WHAT YOU NEED TO DO: Work out how many lines of the records hold the string "assign", and reply with that number alone.

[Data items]
========================================
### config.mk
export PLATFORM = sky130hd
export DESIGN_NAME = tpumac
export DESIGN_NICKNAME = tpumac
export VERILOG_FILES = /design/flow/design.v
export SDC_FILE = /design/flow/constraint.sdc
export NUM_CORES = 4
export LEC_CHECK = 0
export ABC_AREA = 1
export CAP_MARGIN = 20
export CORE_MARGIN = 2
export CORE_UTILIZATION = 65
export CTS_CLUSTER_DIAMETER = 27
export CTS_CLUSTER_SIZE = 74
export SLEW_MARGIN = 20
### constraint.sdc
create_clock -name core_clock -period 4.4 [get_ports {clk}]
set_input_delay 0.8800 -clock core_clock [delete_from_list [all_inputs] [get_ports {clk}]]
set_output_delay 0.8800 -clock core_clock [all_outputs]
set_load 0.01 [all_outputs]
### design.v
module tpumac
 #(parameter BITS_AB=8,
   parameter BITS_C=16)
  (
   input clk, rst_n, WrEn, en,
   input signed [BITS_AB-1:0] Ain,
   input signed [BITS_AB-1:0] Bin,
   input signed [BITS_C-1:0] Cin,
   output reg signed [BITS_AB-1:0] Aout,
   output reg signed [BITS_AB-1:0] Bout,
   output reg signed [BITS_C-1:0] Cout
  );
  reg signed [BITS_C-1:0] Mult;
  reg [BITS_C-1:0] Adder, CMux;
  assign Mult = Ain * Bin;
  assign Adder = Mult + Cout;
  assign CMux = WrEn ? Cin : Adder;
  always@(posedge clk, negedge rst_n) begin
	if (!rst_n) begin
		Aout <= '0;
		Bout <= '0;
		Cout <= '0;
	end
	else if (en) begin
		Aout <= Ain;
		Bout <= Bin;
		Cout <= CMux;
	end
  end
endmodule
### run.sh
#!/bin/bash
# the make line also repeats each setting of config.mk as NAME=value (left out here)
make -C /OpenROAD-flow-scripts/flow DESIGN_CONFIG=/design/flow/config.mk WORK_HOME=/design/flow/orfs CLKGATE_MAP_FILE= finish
========================================
RESPONSE BOX: 3